As I work on putting together plans for clients to balance their own retirement and send their kids to a good college, I find myself stepping back wondering how college became so expensive. Since the mid 1980s, the cost of college has increased 500%! And it continues to grow faster than inflation. Today’s students are graduating with a mountain of debt. In fact, there is now more student loan debt than credit card debt.
Just look at this chart to see how out of control college costs have gotten over the last twenty years:
What does this chart say? Over the last twenty years, items in blue have actually gotten cheaper. TV’s, software, toys, cars and clothing are all cheaper than they were twenty years ago. The items in red, such as housing, food, health care, childcare and COLLEGE have gotten more expensive over the years. As much as we complain about the escalating cost of healthcare, it’s not nearly as bad as college.
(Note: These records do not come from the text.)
File: config.mk
export PLATFORM = sky130hd
export DESIGN_NAME = port_pool_allocator_unit
export DESIGN_NICKNAME = d
export VERILOG_FILES = /design/src/rtl/ppa_pkg.sv /design/src/rtl/port_pool_allocator_unit.sv
export SDC_FILE = /design/constraint.sdc
export NUM_CORES = 2
export LEC_CHECK = 0
export BUFFER_PORTS_ARGS = -buffer_cell sky130_fd_sc_hd__buf_2
export CORE_UTILIZATION = 60
export DETAILED_ROUTE_END_ITERATION = 6
export PLACE_DENSITY = 0.76
export SYNTH_ARGS = -nofsm -noshare
export SYNTH_HDL_FRONTEND = slang
export SYNTH_SLANG_ARGS = --single-unit
File: constraint.sdc
create_clock -name clk_i -period 6.29 [get_ports clk_i]
set_clock_uncertainty 0.15 [all_clocks]
set_input_delay 1.5725 -clock clk_i [delete_from_list [all_inputs] [get_ports clk_i]]
set_output_delay 1.5725 -clock clk_i [all_outputs]
set_load 0.02 [all_outputs]
File: src/rtl/ppa_pkg.sv
`default_nettype none

package ppa_pkg;

  localparam int unsigned POOL_SIZE = 64;
  localparam int unsigned IDX_W     = (POOL_SIZE > 1) ? $clog2(POOL_SIZE) : 1;
  localparam int unsigned NXT_W     = $clog2(POOL_SIZE + 1);
  localparam int unsigned SUM_W     = ((IDX_W > 8) ? IDX_W : 8) + 1;

  localparam int unsigned PORT_W = 16;
  localparam int unsigned TAG_W  = 32;
  localparam int unsigned DIST_W = 8;
  localparam int unsigned KIND_W = 3;

  localparam logic [PORT_W-1:0] POOL_BASE_RST = 16'd10000;

  typedef enum logic [KIND_W-1:0] {
    KIND_FIRST   = 3'd0,
    KIND_ROUND   = 3'd1,
    KIND_TAGGED  = 3'd2,
    KIND_ALIGNED = 3'd3,
    KIND_OFFSET  = 3'd4,
    KIND_RELEASE = 3'd5,
    KIND_LOOKUP  = 3'd6
  } kind_e;

  typedef enum logic [2:0] {
    ST_IDLE,
    ST_SCAN,
    ST_LK_RD,
    ST_LK_CMP,
    ST_RESP
  } state_e;

endpackage

`default_nettype wire

File: src/rtl/port_pool_allocator_unit.sv
// Port pool allocator. Requests enter as beats on the input channel (in_valid_i,
// in_stall_o) and each gives exactly one result beat on the output channel
// (out_valid_o, out_stall_i). The port number of pool entry zero is written on
// its own configuration channel (cfg_valid_i, cfg_ready_o), which is always ready.
// A small sequencer steps through the pool entries one at a time, forming each
// port number as the pool base plus the entry index. First-fit, tagged, release
// and pair requests scan upward from entry zero; round-robin starts at the
// round-robin pointer and wraps to entry zero at most once; lookup reads the tag
// memory and then compares, in separate states, for each entry. A zero distance
// pair or an unused kind goes straight to the response state.
// One request is in flight at a time and the input is free again in the cycle
// after the result register loads.
// A finished result sits in the output register while the next request is
// accepted; if the receiver stalls, the sequencer holds its next result until
// the output register is free.
// Reset clears all used flags, all tags (through per-entry valid bits), the
// round-robin pointer and sets the port number of entry zero to 10000; no
// clearing pass is needed.

`default_nettype none

module port_pool_allocator_unit (
  input  wire logic                           clk_i,
  input  wire logic                           rst_ni,
  input  wire logic                           cfg_valid_i,
  output logic                                cfg_ready_o,
  input  wire logic [ppa_pkg::PORT_W-1:0]     cfg_data_i,
  input  wire logic                           in_valid_i,
  output logic                                in_stall_o,
  input  wire logic [ppa_pkg::KIND_W-1:0]     kind_i,
  input  wire logic [ppa_pkg::TAG_W-1:0]      tag_address_i,
  input  wire logic [ppa_pkg::PORT_W-1:0]     port_number_i,
  input  wire logic [ppa_pkg::DIST_W-1:0]     distance_i,
  output logic                                out_valid_o,
  input  wire logic                           out_stall_i,
  output logic                                granted_o,
  output logic [ppa_pkg::PORT_W-1:0]          first_port_o,
  output logic [ppa_pkg::PORT_W-1:0]          second_port_o
);

  localparam int unsigned PS = ppa_pkg::POOL_SIZE;
  localparam int unsigned IW = ppa_pkg::IDX_W;
  localparam int unsigned NW = ppa_pkg::NXT_W;
  localparam int unsigned SW = ppa_pkg::SUM_W;
  localparam int unsigned PW = ppa_pkg::PORT_W;
  localparam int unsigned TW = ppa_pkg::TAG_W;
  localparam int unsigned DW = ppa_pkg::DIST_W;

  ppa_pkg::state_e state_q, state_d;
  ppa_pkg::kind_e  kind_q, kind_d;

  logic [PW-1:0] base_q;
  logic [TW-1:0] tag_q, tag_d;
  logic [PW-1:0] port_q, port_d;
  logic [DW-1:0] dist_q, dist_d;

  logic [PS-1:0] used_q, used_d;
  logic [PS-1:0] tag_vld_q, tag_vld_d;
  logic [NW-1:0] next_q, next_d;
  logic [IW-1:0] idx_q, idx_d;
  logic          wrap_q, wrap_d;

  logic          res_grant_q, res_grant_d;
  logic [PW-1:0] res_first_q, res_first_d;
  logic [PW-1:0] res_second_q, res_second_d;

  logic          out_vld_q, out_vld_d;
  logic          out_grant_q, out_grant_d;
  logic [PW-1:0] out_first_q, out_first_d;
  logic [PW-1:0] out_second_q, out_second_d;

  logic [TW-1:0] tag_mem [PS];
  logic [TW-1:0] tag_rdata_q;
  logic          tag_we;

  logic          accept;
  logic          is_last;
  logic [PW-1:0] cur_port;
  logic [SW-1:0] pair_sum;
  logic [SW-1:0] pair_next;
  logic [IW-1:0] partner;
  logic [TW-1:0] stored_tag;

  assign cfg_ready_o   = 1'b1;
  assign in_stall_o    = (state_q != ppa_pkg::ST_IDLE);
  assign accept        = in_valid_i && !in_stall_o;
  assign out_valid_o   = out_vld_q;
  assign granted_o     = out_grant_q;
  assign first_port_o  = out_first_q;
  assign second_port_o = out_second_q;

  assign is_last    = (idx_q == IW'(PS - 1));
  assign cur_port   = base_q + PW'(idx_q);
  assign pair_sum   = SW'(idx_q) + SW'(dist_q);
  assign pair_next  = SW'(idx_q) + ((kind_q == ppa_pkg::KIND_ALIGNED) ? SW'(dist_q) : SW'(1));
  assign partner    = pair_sum[IW-1:0];
  assign stored_tag = tag_vld_q[idx_q] ? tag_rdata_q : '0;

  always_comb begin
    state_d      = state_q;
    kind_d       = kind_q;
    tag_d        = tag_q;
    port_d       = port_q;
    dist_d       = dist_q;
    used_d       = used_q;
    tag_vld_d    = tag_vld_q;
    next_d       = next_q;
    idx_d        = idx_q;
    wrap_d       = wrap_q;
    res_grant_d  = res_grant_q;
    res_first_d  = res_first_q;
    res_second_d = res_second_q;
    out_vld_d    = out_vld_q && out_stall_i;
    out_grant_d  = out_grant_q;
    out_first_d  = out_first_q;
    out_second_d = out_second_q;
    tag_we       = 1'b0;

    case (state_q)
      ppa_pkg::ST_IDLE: begin
        if (accept) begin
          kind_d       = ppa_pkg::kind_e'(kind_i);
          tag_d        = tag_address_i;
          port_d       = port_number_i;
          dist_d       = distance_i;
          res_grant_d  = 1'b0;
          res_first_d  = '0;
          res_second_d = '0;
          idx_d        = '0;
          wrap_d       = 1'b0;
          case (ppa_pkg::kind_e'(kind_i))
            ppa_pkg::KIND_FIRST, ppa_pkg::KIND_TAGGED, ppa_pkg::KIND_RELEASE: begin
              state_d = ppa_pkg::ST_SCAN;
            end
            ppa_pkg::KIND_ROUND: begin
              state_d = ppa_pkg::ST_SCAN;
              if (next_q >= NW'(PS)) begin
                wrap_d = 1'b1;
              end else begin
                idx_d = next_q[IW-1:0];
              end
            end
            ppa_pkg::KIND_ALIGNED, ppa_pkg::KIND_OFFSET: begin
              state_d = (distance_i == '0) ? ppa_pkg::ST_RESP : ppa_pkg::ST_SCAN;
            end
            ppa_pkg::KIND_LOOKUP: begin
              state_d = ppa_pkg::ST_LK_RD;
            end
            default: begin
              state_d = ppa_pkg::ST_RESP;
            end
          endcase
        end
      end

      ppa_pkg::ST_SCAN: begin
        case (kind_q)
          ppa_pkg::KIND_FIRST, ppa_pkg::KIND_TAGGED: begin
            if (!used_q[idx_q]) begin
              used_d[idx_q] = 1'b1;
              if (kind_q == ppa_pkg::KIND_TAGGED) begin
                tag_we           = 1'b1;
                tag_vld_d[idx_q] = 1'b1;
              end
              res_grant_d = 1'b1;
              res_first_d = cur_port;
              state_d     = ppa_pkg::ST_RESP;
            end else if (is_last) begin
              state_d = ppa_pkg::ST_RESP;
            end else begin
              idx_d = idx_q + IW'(1);
            end
          end
          ppa_pkg::KIND_ROUND: begin
            if (!used_q[idx_q]) begin
              used_d[idx_q] = 1'b1;
              next_d        = NW'(idx_q) + NW'(1);
              res_grant_d   = 1'b1;
              res_first_d   = cur_port;
              state_d       = ppa_pkg::ST_RESP;
            end else if (is_last) begin
              if (wrap_q) begin
                next_d  = '0;
                state_d = ppa_pkg::ST_RESP;
              end else begin
                idx_d  = '0;
                wrap_d = 1'b1;
              end
            end else begin
              idx_d = idx_q + IW'(1);
            end
          end
          ppa_pkg::KIND_ALIGNED, ppa_pkg::KIND_OFFSET: begin
            if (pair_sum >= SW'(PS)) begin
              state_d = ppa_pkg::ST_RESP;
            end else if (!used_q[idx_q] && !used_q[partner]) begin
              used_d[idx_q]   = 1'b1;
              used_d[partner] = 1'b1;
              res_grant_d     = 1'b1;
              res_first_d     = cur_port;
              res_second_d    = base_q + PW'(partner);
              state_d         = ppa_pkg::ST_RESP;
            end else if (pair_next >= SW'(PS)) begin
              state_d = ppa_pkg::ST_RESP;
            end else begin
              idx_d = pair_next[IW-1:0];
            end
          end
          ppa_pkg::KIND_RELEASE: begin
            if (cur_port == port_q) begin
              used_d[idx_q]    = 1'b0;
              tag_vld_d[idx_q] = 1'b0;
              res_grant_d      = 1'b1;
              res_first_d      = cur_port;
              state_d          = ppa_pkg::ST_RESP;
            end else if (is_last) begin
              state_d = ppa_pkg::ST_RESP;
            end else begin
              idx_d = idx_q + IW'(1);
            end
          end
          default: begin
            state_d = ppa_pkg::ST_RESP;
          end
        endcase
      end

      ppa_pkg::ST_LK_RD: begin
        state_d = ppa_pkg::ST_LK_CMP;
      end

      ppa_pkg::ST_LK_CMP: begin
        if (stored_tag == tag_q) begin
          res_grant_d = 1'b1;
          res_first_d = cur_port;
          state_d     = ppa_pkg::ST_RESP;
        end else if (is_last) begin
          state_d = ppa_pkg::ST_RESP;
        end else begin
          idx_d   = idx_q + IW'(1);
          state_d = ppa_pkg::ST_LK_RD;
        end
      end

      ppa_pkg::ST_RESP: begin
        if (!out_vld_q || !out_stall_i) begin
          out_vld_d    = 1'b1;
          out_grant_d  = res_grant_q;
          out_first_d  = res_first_q;
          out_second_d = res_second_q;
          state_d      = ppa_pkg::ST_IDLE;
        end
      end

      default: begin
        state_d = ppa_pkg::ST_IDLE;
      end
    endcase
  end

  always_ff @(posedge clk_i or negedge rst_ni) begin
    if (!rst_ni) begin
      state_q   <= ppa_pkg::ST_IDLE;
      base_q    <= ppa_pkg::POOL_BASE_RST;
      used_q    <= '0;
      tag_vld_q <= '0;
      next_q    <= '0;
      out_vld_q <= 1'b0;
    end else begin
      state_q   <= state_d;
      used_q    <= used_d;
      tag_vld_q <= tag_vld_d;
      next_q    <= next_d;
      out_vld_q <= out_vld_d;
      if (cfg_valid_i && cfg_ready_o) begin
        base_q <= cfg_data_i;
      end
    end
  end

  always_ff @(posedge clk_i) begin
    kind_q       <= kind_d;
    tag_q        <= tag_d;
    port_q       <= port_d;
    dist_q       <= dist_d;
    idx_q        <= idx_d;
    wrap_q       <= wrap_d;
    res_grant_q  <= res_grant_d;
    res_first_q  <= res_first_d;
    res_second_q <= res_second_d;
    out_grant_q  <= out_grant_d;
    out_first_q  <= out_first_d;
    out_second_q <= out_second_d;
  end

  always_ff @(posedge clk_i) begin
    if (tag_we) begin
      tag_mem[idx_q] <= tag_q;
    end
    tag_rdata_q <= tag_mem[idx_q];
  end

endmodule

`default_nettype wire

# Word-level counts from Yosys, hierarchy flattened
# Memories as Yosys holds them, arrays and structs flattened. A register that Yosys moved wholly into a read port is not among the register bits.
# Cells that the tools add are included.
[totals]
reg_bits = 287
ramBits = 2048
input_bits = 80
wordCells = 215
n_memories = 1
[op_classes]
addsub = 6
magnitude_cmp = 7
n_eq_ne = 51
n_mux = 91
bitwise_logic = 6
n_reduce_logical = 35
[memory_table]
columns = ["name", "depth", "width", "read_ports", "rd_ports_with_merged_regs", "write_ports", "line_no", "text"]
rows = [
  ["tag_mem", 64, 32, 1, 1, 1, "port_pool_allocator_unit.sv:72", "logic [TW-1:0] tag_mem [PS];"],
]
[op_table]
columns = ["operator", "count"]
rows = [
  ["2-to-1 mux 64 bit", 7],
  ["OR 64 bit", 3],
  ["case mux 64 bit (3 select lines)", 1],
  ["2-to-1 mux 16 bit", 9],
  ["AND 64 bit", 2],
  ["case mux 64 bit (2 select lines)", 1],
  ["case mux 16 bit (3 select lines)", 2],
  ["2-to-1 mux 6 bit", 13],
  ["NOT 64 bit", 1],
  ["2-to-1 mux 3 bit", 14],
  ["adder 16 x 6 -> 16 bit", 2],
  ["equality test 32 bit", 1],
  ["2-to-1 mux 32 bit", 1],
  ["inequality test 2 bit (second input constant)", 16],
  ["case mux 16 bit (2 select lines)", 1],
  ["inequality test 3 bit (second input constant)", 9],
  ["2-to-1 mux 1 bit", 25],
  ["case mux 6 bit (4 select lines)", 1],
  ["2-to-1 mux 7 bit", 3],
  ["AND reduction 5 bit", 4],
  ["adder 6 x 8 -> 9 bit", 2],
  ["binary-select mux 1 bit (select 6 bit)", 3],
  ["equality test 3 x 2 -> 1 bit (second input constant)", 6],
  ["equality test 3 bit (second input constant)", 6],
  ["37 further kinds", 63],
]

# Logic depth before layout (Yosys ltp)
[logic_depth]
depth_word = 9
ltp_mapped = 15

# Worst setup path before layout
# Ideal clock, no wire load.
[synth_path]
path_type = "register to register"
start = "register idx_q[1]"
end = "memory tag_mem[23][0] (netlist name), enable pin"
setup_time_ns = 0.461
arrival_time_ns = 4.831
setup_slack_ns = 0.848
path_stages_with_launch = 13
cell_sequence = "edfxtp_1 -> buf_4 -> mux2_2 -> a32oi_1 -> o221ai_1 -> a221oi_1 -> and4_1 -> buf_2 -> and2_1 -> clkbuf_1 -> nand3_1 -> clkbuf_1 -> nor3_1"
[synth_between]
elab_chain_cells = 7
[synth_rtl]
columns = ["item", "line_no", "text"]
rows = [
  ["start, declared", "port_pool_allocator_unit.sv:60", "logic [IW-1:0] idx_q, idx_d;"],
  ["start signal, assigned", "port_pool_allocator_unit.sv:286", "idx_q <= idx_d;"],
  ["binary-select mux 1 bit (select 6 bit)", "port_pool_allocator_unit.sv:159", "if (!used_q[idx_q]) begin"],
  ["2-to-1 mux 1 bit (not written as such)", "port_pool_allocator_unit.sv:159", ""],
  ["2-to-1 mux 1 bit", "port_pool_allocator_unit.sv:159", ""],
  ["2-to-1 mux 1 bit", "port_pool_allocator_unit.sv:157", "case (kind_q)"],
  ["2-to-1 mux 1 bit", "port_pool_allocator_unit.sv:119", "case (state_q)"],
  ["2-to-1 mux 1 bit", "port_pool_allocator_unit.sv:297", "if (tag_we) begin"],
  ["2-to-1 mux 1 bit (not written as such)", "port_pool_allocator_unit.sv:298", "tag_mem[idx_q] <= tag_q;"],
  ["end, declared", "port_pool_allocator_unit.sv:72", ""],
]
# Parallel ways exist; a longest one is shown, timed or not. The select of a mux whose other input is x is not followed.

# Worst setup path in the final report
[layout_path]
start = "register idx_q[1]"
end = "register res_first_q[0], enable pin"
[layout_between]
elab_chain_cells = 7
[layout_rtl]
columns = ["item", "line_no", "text"]
rows = [
  ["adder 6 x 8 -> 9 bit", "port_pool_allocator_unit.sv:94", "assign pair_sum = SW'(idx_q) + SW'(dist_q);"],
  ["binary-select mux 1 bit (select 6 bit)", "port_pool_allocator_unit.sv:196", "end else if (!used_q[idx_q] && !used_q[partner]) begin"],
  ["2-to-1 mux 1 bit (not written as such)", "port_pool_allocator_unit.sv:196", ""],
  ["zero test 1 bit", "port_pool_allocator_unit.sv:196", ""],
  ["logical AND 1 bit", "port_pool_allocator_unit.sv:196", ""],
  ["inequality test 3 bit (no line)", "-", ""],
  ["AND reduction 8 bit (no line) (*)", "-", ""],
  ["end signal, assigned", "port_pool_allocator_unit.sv:289", "res_first_q <= res_first_d;"],
  ["end, declared", "port_pool_allocator_unit.sv:64", "logic [PW-1:0] res_first_q, res_first_d;"],
]
# Every way passes the cells marked *; elsewhere a longest branch is shown, timed or not. The select of a mux whose other input is x is not followed.
# A chain may end at the register's enable or synchronous reset.

==> flow_summary.json <==
{
  "synthCells": 5567,
  "cts_buffer_depth": 3,
  "synth-seq-cells": 2367,
  "std_cell_rows": 142,
  "cts_made_buffers": 218,
  "syn_avg_cell_area_um2": 16.4,
  "hp-class": "register to register",
  "cts.sinks": 2367,
  "setup_ws_ns": 0.983,
  "worstMarginPinSlew_ns": 1.62,
  "worstPathRequired_ns": 6.69,
  "cp-startpoint": "idx_q[1]",
  "portBuffers": 114,
  "root_buffer": "clkbuf_16",
  "cts_tree": "yes",
  "nNetsFinal": 5812,
  "power_switching_mw": 5.96,
  "multi_input_area_um2": 20200,
  "finalHoldViolCount": 0,
  "hold_buffers": 0,
  "tns_ns": 0,
  "antenna_found_initial": 4,
  "critPathTopFamily": "compound AO/OA/AOI/OAI gates",
  "cap_violations": 1,
  "critPathBufInv": 3,
  "dp.cells": 7498,
  "ys_seq_area_share_pct": 76.5,
  "grt_max_degree": 127,
  "pwr-share-comb_pct": 0.6,
  "final_cell_count_no_fill": 7911,
  "crit_top_cell": "buf_4",
  "grt_util_all_layers_pct": 35.3,
  "dr.pass1.iters": 7,
  "holdWs_ns": 0.269,
  "drtAntennaViolNets": 0,
  "grt-ovfl-total": 0,
  "cell_internal_pwr_mw": 25.0,
  "dieHeight_um": 392,
  "io_pins": 116,
  "r2r_start": "idx_q[1]",
  "place_congestion": 0.944,
  "rr_endpoint": "res_first_q[0]",
  "core-area_um2": 150000,
  "rrSetupSlack_ns": 0.98,
  "period_share_pct": 84.4,
  "fill_cells": 9372,
  "drt-vias-per-instance": 7.40,
  "utilization_pct": 68.4,
  "async_flop_share_pct": 6.55,
  "max_stage_delay_ns": 0.74,
  "cts-resized-gates": 0,
  "dp_hpwl_um": 152000,
  "clock_latency_ns": 0.88,
  "synth_edf_count": 2180,
  "irDropWorstVdd_mv": 0.308,
  "netlist.area_leader.share_pct": 71.6,
  "initial_utilization_pct": 60.8,
  "seqCellArea_um2": 70000,
  "cts_setup_buffers": 0,
  "clk_pin_slew_worst_paths_ns": 0.06,
  "worstSetupPathType": "register to register",
  "drive_gt1_share_pct": 14.3,
  "arrival_ns": 5.71,
  "via_count": 58500,
  "min_to": "granted_o",
  "wl_per_cell_um": 34.6,
  "min_period_ns": 5.31,
  "yosysTopAreaCell": "edfxtp_1",
  "p_per_area_nw_per_um2": 301,
  "grt_pass1_vias": 55300,
  "maxSlewViolCount": 2,
  "cts_max_level": 4,
  "grt_first_pass_wirelength_um": 386000,
  "swShare_pct": 19.2,
  "drc": 1,
  "crit_chain": "buf_4, buf_4, and3b_4, a22oi_1, nand3_1, a221o_1, nor4_4, o21ai_0, a2111oi_2, nand4_1, a211oi_2, buf_4",
  "violations": "design-rule violations, max-capacitance violations, max-slew violations",
  "drt_iter0_markers": 10000,
  "critPathCaptureType": "register",
  "syn_nets": 5677,
  "yosysWarnings": 0,
  "yosysUniqueCellTypes": 95,
  "worstHoldStart": "res_grant_q",
  "worst_r2r_path_depth": 12,
  "status": "finished with violations",
  "syn_area_um2": 91400,
  "rsz0062_at_grt": "false",
  "timing.slew.headroom_pct": -8.87,
  "cp_slowest_cell": "nor4_4",
  "die-area_um2": 154000,
  "crit_fanout": 21,
  "leakagePower_nw": 32.6,
  "cp-start-kind": "register",
  "routed_wl_um": 273000,
  "p_seq_share_pct": 54.8,
  "yosys-top-cells-area": "edfxtp_1, a22oi_1, dfrtp_1",
  "whs_path_depth": 0,
  "die_w_um": 392,
  "fmax_ghz": 0.188,
  "area_delta_synth_final_pct": 12.5,
  "pwr-share-clk_pct": 44.6,
  "synth_ff_type": "edfxtp_1",
  "setup_viol": 0,
  "dpl_worst_slack_ns": 1.12
}
-- final cells by class --
cell class / instances / share of cell area, %
diodes: 3 / 0.00729
well taps: 2016 / 2.45
repair buffers: 344 / 2.55
multi-input cells: 2746 / 19.6
clock inverters: 132 / 1.56
clock buffers: 278 / 5.75
flip-flops and latches: 2367 / 68.0
inverters: 25 / 0.0924
-- routing by layer --
layer	GRT usage, %	up-vias	part of all wire (%)
li1	-	23500	-
met5	0	-	0.0091
met4	20.6	4	6.7
met2	52.4	5135	44
met1	47.3	29000	35
met3	9.33	854	14
-- worst max-delay path by stage --
stage,to,depth (start not counted),slack [ns]
3_5_place_dp,res_first_q[13],12,1.12
3_3_place_gp,res_first_q[11],12,1.30
6_report,res_first_q[0],12,0.98
4_1_cts,res_first_q[0],12,1.06
2_1_floorplan,tag_mem[23][0],12,0.85
5_1_grt,res_first_q[0],12,0.70
-- power groups by stage --
stage	sequential [mW]	combinational, mW	clock [mW]
finish	17.0	0.191	13.8
floorplan	17.3	0.123	0
global route	17.0	0.208	14.5
detailed placement	17.3	0.191	0
CTS	17.0	0.192	13.9
global placement	17.3	0.189	0
-- logic make-up (layout without fill, tap and decap cells) --
group	after synthesis	in the layout	synth area share [%]
muxes	73	73	1.05
DFF	2367	2367	76.5
buffers and inverters	454	779	2.04
adders and majority gates	30	30	0.443
other	1	4	0.00410
xor gates and xnor gates	69	69	0.692
and+or+nand+nor	664	664	3.72
AOI/OAI and AO/OA	1909	1909	15.5
-- flip-flops by register name, summed over array words and instances (netlist names), named ones only --
signal	count
first_port_o	16
port_q	16
tag_q	32
used_q	64
state_q	3
granted_o	1
dist_q	8
res_first_q	16
tag_mem	2048
base_q	16
idx_q	6
res_second_q	16
out_valid_o	1
kind_q	3
second_port_o	16
next_q	7
tag_rdata_q	32
res_grant_q	1
wrap_q	1
-- cell usage in the layout, fill, tap and decap left out, types with 27 or more instances in the layout --
| master | count |
|---|---|
| clkinv_2 | 36 |
| edfxtp_1 | 2180 |
| clkbuf_16 | 224 |
| a41oi_1 | 70 |
| a22o_1 | 208 |
| a211oi_1 | 27 |
| nand3_1 | 85 |
| buf_2 | 113 |
| a22oi_1 | 634 |
| dfxtp_1 | 32 |
| nor3_1 | 37 |
| o21a_1 | 70 |
| a221oi_1 | 268 |
| nand4_1 | 71 |
| a21oi_1 | 216 |
| nor2_1 | 94 |
| xnor2_1 | 42 |
| dfrtp_1 | 150 |
| buf_4 | 205 |
| clkinv_1 | 44 |
| nor3_2 | 35 |
| nor2_4 | 36 |
| bufinv_16 | 33 |
| o21ai_0 | 53 |
| mux2_2 | 31 |
| clkbuf_1 | 43 |
| a31oi_1 | 266 |
| nand2_1 | 132 |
How did we arrive at this problem? A simple answer is that money is freely available for people to borrow to pay for college. The cost does not become a big driver in the decision making process when there are grants, scholarships, tax credits, and even loans involved that mitigate the financial bite. This results in universities having to offer more services, bigger buildings, better facilities, etc in an effort to attract students who are not as cost conscious as before.
With the government stepping in to provide assistance (loans and tax credits), they are actually contributing to the problem and making it worse. They are creating a gap between the perceived cost a student pays to go to college and the actual cost to attend.
This happened with real estate when the government wanted everyone to own their own home – loans and incentives fueled the market. The good intentions of the government backfired as people were given mortgages they couldn’t actually afford, which spurred housing prices to soar… for a while at least.
A similar problem exists in health insurance. The insured are insulated from the true cost of a service because the health insurance pays for most of the expenses incurred.